[llvm] r189120 - Adds cyclic critical path computation and heuristics, temporarily disabled.
Hal Finkel
hfinkel at anl.gov
Fri Aug 23 11:18:35 PDT 2013
Andy,
Can you please provide a slightly more verbose explanation of what this is doing? The commit message seems to imply that inside a loop there could be both a cyclic and acyclic critical path, and these two are being compared. Is that right? If so, what is the acyclic critical path inside a loop?
Thanks again,
Hal
----- Original Message -----
> Author: atrick
> Date: Fri Aug 23 12:48:43 2013
> New Revision: 189120
>
> URL: http://llvm.org/viewvc/llvm-project?rev=189120&view=rev
> Log:
> Adds cyclic critical path computation and heuristics, temporarily
> disabled.
>
> Estimate the cyclic critical path within a single block loop. If the
> acyclic critical path is longer, then the loop will exhaust OOO
> resources after some number of iterations. If lag between the acyclic
> critical path and cyclic critical path is longer the the time it
> takes
> to issue those loop iterations, then aggressively schedule for
> latency.
>
> Modified:
> llvm/trunk/include/llvm/CodeGen/ScheduleDAGInstrs.h
> llvm/trunk/lib/CodeGen/MachineScheduler.cpp
> llvm/trunk/lib/CodeGen/ScheduleDAGInstrs.cpp
>
> Modified: llvm/trunk/include/llvm/CodeGen/ScheduleDAGInstrs.h
> URL:
> http://llvm.org/viewvc/llvm-project/llvm/trunk/include/llvm/CodeGen/ScheduleDAGInstrs.h?rev=189120&r1=189119&r2=189120&view=diff
> ==============================================================================
> --- llvm/trunk/include/llvm/CodeGen/ScheduleDAGInstrs.h (original)
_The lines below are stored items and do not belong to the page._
## src/rtl/pscl_timer8_pkg.sv

```systemverilog
package pscl_timer8_pkg;
  // number of instruction ticks for which counting stays blocked after a load
  localparam int unsigned INHIBIT_TICKS = 2;
  // depth of the external input synchroniser
  localparam int unsigned SYNC_DEPTH = 2;

  typedef enum logic {
    SRC_TICK = 1'b0,
    SRC_EXT  = 1'b1
  } clk_src_e;
endpackage

```

## src/rtl/pscl_edge_sync.sv

```systemverilog
module pscl_edge_sync #(
  parameter int unsigned STAGES = 2
) (
  input  logic clk,
  input  logic rst_n,
  input  logic din_i,
  input  logic fall_sel_i,
  output logic edge_o
);
  // q[STAGES-1:0] form the synchroniser, q[STAGES] holds the previous level
  logic [STAGES:0] q_q;
  logic [STAGES:0] q_d;
  logic            lvl_now;
  logic            lvl_prev;

  always_comb begin
    q_d = {q_q[STAGES-1:0], din_i};
  end

  always_ff @(posedge clk or negedge rst_n) begin
    if (!rst_n) q_q <= '0;
    else        q_q <= q_d;
  end

  assign lvl_now  = q_q[STAGES-1];
  assign lvl_prev = q_q[STAGES];
  assign edge_o   = fall_sel_i ? (~lvl_now & lvl_prev) : (lvl_now & ~lvl_prev);
endmodule

```

## src/rtl/pscl_prescaler.sv

```systemverilog
module pscl_prescaler #(
  parameter int unsigned SEL_W = 3
) (
  input  logic             clk,
  input  logic             rst_n,
  input  logic             clr_i,
  input  logic             evt_i,
  input  logic [SEL_W-1:0] sel_i,
  output logic             pulse_o
);
  localparam int unsigned PW = 1 << SEL_W;

  logic [PW-1:0] cnt_q;
  logic [PW-1:0] cnt_d;
  logic [PW-1:0] mask;

  // mask selects the low (sel+1) bits that must all be one for a pulse
  for (genvar i = 0; i < PW; i++) begin : g_mask
    assign mask[i] = (i <= int'(sel_i));
  end

  assign pulse_o = evt_i & (&(cnt_q | ~mask));

  always_comb begin
    cnt_d = cnt_q;
    if (clr_i)      cnt_d = '0;
    else if (evt_i) cnt_d = cnt_q + {{(PW-1){1'b0}}, 1'b1};
  end

  always_ff @(posedge clk or negedge rst_n) begin
    if (!rst_n) cnt_q <= '0;
    else        cnt_q <= cnt_d;
  end
endmodule

```

## src/rtl/pscl_inhibit.sv

```systemverilog
module pscl_inhibit #(
  parameter int unsigned N = 2
) (
  input  logic clk,
  input  logic rst_n,
  input  logic load_i,
  input  logic tick_i,
  output logic block_o
);
  localparam int unsigned IW = $clog2(N + 1);

  logic [IW-1:0] cnt_q;
  logic [IW-1:0] cnt_d;

  assign block_o = (cnt_q != '0);

  always_comb begin
    cnt_d = cnt_q;
    if (load_i)                cnt_d = IW'(N);
    else if (tick_i && block_o) cnt_d = cnt_q - {{(IW-1){1'b0}}, 1'b1};
  end

  always_ff @(posedge clk or negedge rst_n) begin
    if (!rst_n) cnt_q <= '0;
    else        cnt_q <= cnt_d;
  end
endmodule

```

## src/rtl/pscl_timer8.sv

```systemverilog
module pscl_timer8
  import pscl_timer8_pkg::*;
#(
  parameter int unsigned CNT_W     = 8,
  parameter int unsigned PSC_SEL_W = 3,
  parameter int unsigned INHIBIT_N = INHIBIT_TICKS,
  parameter int unsigned SYNC_N    = SYNC_DEPTH
) (
  input  logic                 clk,
  input  logic                 rst_n,
  input  logic                 tick_i,
  input  logic                 ext_clk_i,
  input  logic                 src_ext_i,
  input  logic                 edge_fall_i,
  input  logic                 psc_to_wdt_i,
  input  logic [PSC_SEL_W-1:0] psc_sel_i,
  input  logic                 wr_en_i,
  input  logic [CNT_W-1:0]     wr_data_i,
  output logic [CNT_W-1:0]     count_o,
  output logic                 ovf_flag_o,
  input  logic                 ovf_clr_i,
  input  logic                 wdt_src_i,
  output logic                 wdt_pulse_o
);
  localparam logic [CNT_W-1:0] CNT_MAX = '1;
  localparam logic [CNT_W-1:0] CNT_ONE = {{(CNT_W-1){1'b0}}, 1'b1};

  // reset synchroniser: asserts at once, releases on the clock
  logic [1:0] rst_pipe_q;
  logic       rst_sync_n;

  always_ff @(posedge clk or negedge rst_n) begin
    if (!rst_n) rst_pipe_q <= '0;
    else        rst_pipe_q <= {rst_pipe_q[0], 1'b1};
  end
  assign rst_sync_n = rst_pipe_q[1];

  clk_src_e   src_sel;
  logic       ext_edge;
  logic       blocked;
  logic       src_evt;
  logic       gated_evt;
  logic       psc_in;
  logic       psc_out;
  logic       cnt_evt;
  logic       inc_en;
  logic       wrap;
  logic [CNT_W-1:0] cnt_q;
  logic [CNT_W-1:0] cnt_d;
  logic       flag_q;
  logic       flag_d;

  assign src_sel = clk_src_e'(src_ext_i);

  pscl_edge_sync #(.STAGES(SYNC_N)) u_edge (
    .clk       (clk),
    .rst_n     (rst_sync_n),
    .din_i     (ext_clk_i),
    .fall_sel_i(edge_fall_i),
    .edge_o    (ext_edge)
  );

  pscl_inhibit #(.N(INHIBIT_N)) u_inh (
    .clk    (clk),
    .rst_n  (rst_sync_n),
    .load_i (wr_en_i),
    .tick_i (tick_i),
    .block_o(blocked)
  );

  assign src_evt   = (src_sel == SRC_EXT) ? ext_edge : tick_i;
  assign gated_evt = src_evt & ~blocked;
  assign psc_in    = psc_to_wdt_i ? wdt_src_i : gated_evt;

  pscl_prescaler #(.SEL_W(PSC_SEL_W)) u_psc (
    .clk    (clk),
    .rst_n  (rst_sync_n),
    .clr_i  (wr_en_i),
    .evt_i  (psc_in),
    .sel_i  (psc_sel_i),
    .pulse_o(psc_out)
  );

  assign cnt_evt     = psc_to_wdt_i ? gated_evt : psc_out;
  assign wdt_pulse_o = psc_to_wdt_i ? psc_out : wdt_src_i;

  // counter next state: a load wins over an increment
  always_comb begin
    inc_en = cnt_evt & ~wr_en_i;
    wrap   = inc_en & (cnt_q == CNT_MAX);
    cnt_d  = cnt_q;
    if (wr_en_i)     cnt_d = wr_data_i;
    else if (inc_en) cnt_d = cnt_q + CNT_ONE;
    flag_d = wrap | (flag_q & ~ovf_clr_i);
  end

  always_ff @(posedge clk or negedge rst_sync_n) begin
    if (!rst_sync_n) begin
      cnt_q  <= '0;
      flag_q <= 1'b0;
    end else begin
      cnt_q  <= cnt_d;
      flag_q <= flag_d;
    end
  end

  assign count_o    = cnt_q;
  assign ovf_flag_o = flag_q;
endmodule

```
> +++ llvm/trunk/include/llvm/CodeGen/ScheduleDAGInstrs.h Fri Aug 23
> 12:48:43 2013
> @@ -197,6 +197,9 @@ namespace llvm {
> /// input.
> void buildSchedGraph(AliasAnalysis *AA, RegPressureTracker
> *RPTracker = 0);
>
> + /// Compute the cyclic critical path through the DAG.
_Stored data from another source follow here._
File: config.mk
export PLATFORM = sky130hd
export DESIGN_NAME = pulse_width_rx
export DESIGN_NICKNAME = d
export VERILOG_FILES = /design/src/rtl/pulse_width_rx.sv
export SDC_FILE = /design/constraint.sdc
export NUM_CORES = 1
export LEC_CHECK = 0
export CORE_UTILIZATION = 62
export DETAILED_ROUTE_END_ITERATION = 16
export DONT_BUFFER_PORTS = 1
export GPL_ROUTABILITY_DRIVEN = 0
export PLACE_DENSITY = 0.83
export SKIP_LAST_GASP = 1
export SLEW_MARGIN = 20
export SYNTH_ARGS = -nofsm -noshare
export SYNTH_HDL_FRONTEND = slang
export SYNTH_SLANG_ARGS = --single-unit
File: constraint.sdc
create_clock -name clk -period 2.43 [get_ports clk]
set_clock_uncertainty 0.05 [all_clocks]
set_input_delay 0.486 -clock clk [delete_from_list [all_inputs] [get_ports clk]]
set_output_delay 0.486 -clock clk [all_outputs]
set_load 0.005 [all_outputs]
> + unsigned computeCyclicCriticalPath();
> +
> /// addSchedBarrierDeps - Add dependencies from instructions in
> the current
> /// list of instructions being scheduled to scheduling barrier.
> We want to
> /// make sure instructions which define registers that are
> either used by
>
> Modified: llvm/trunk/lib/CodeGen/MachineScheduler.cpp
> URL:
> http://llvm.org/viewvc/llvm-project/llvm/trunk/lib/CodeGen/MachineScheduler.cpp?rev=189120&r1=189119&r2=189120&view=diff
> ==============================================================================
> --- llvm/trunk/lib/CodeGen/MachineScheduler.cpp (original)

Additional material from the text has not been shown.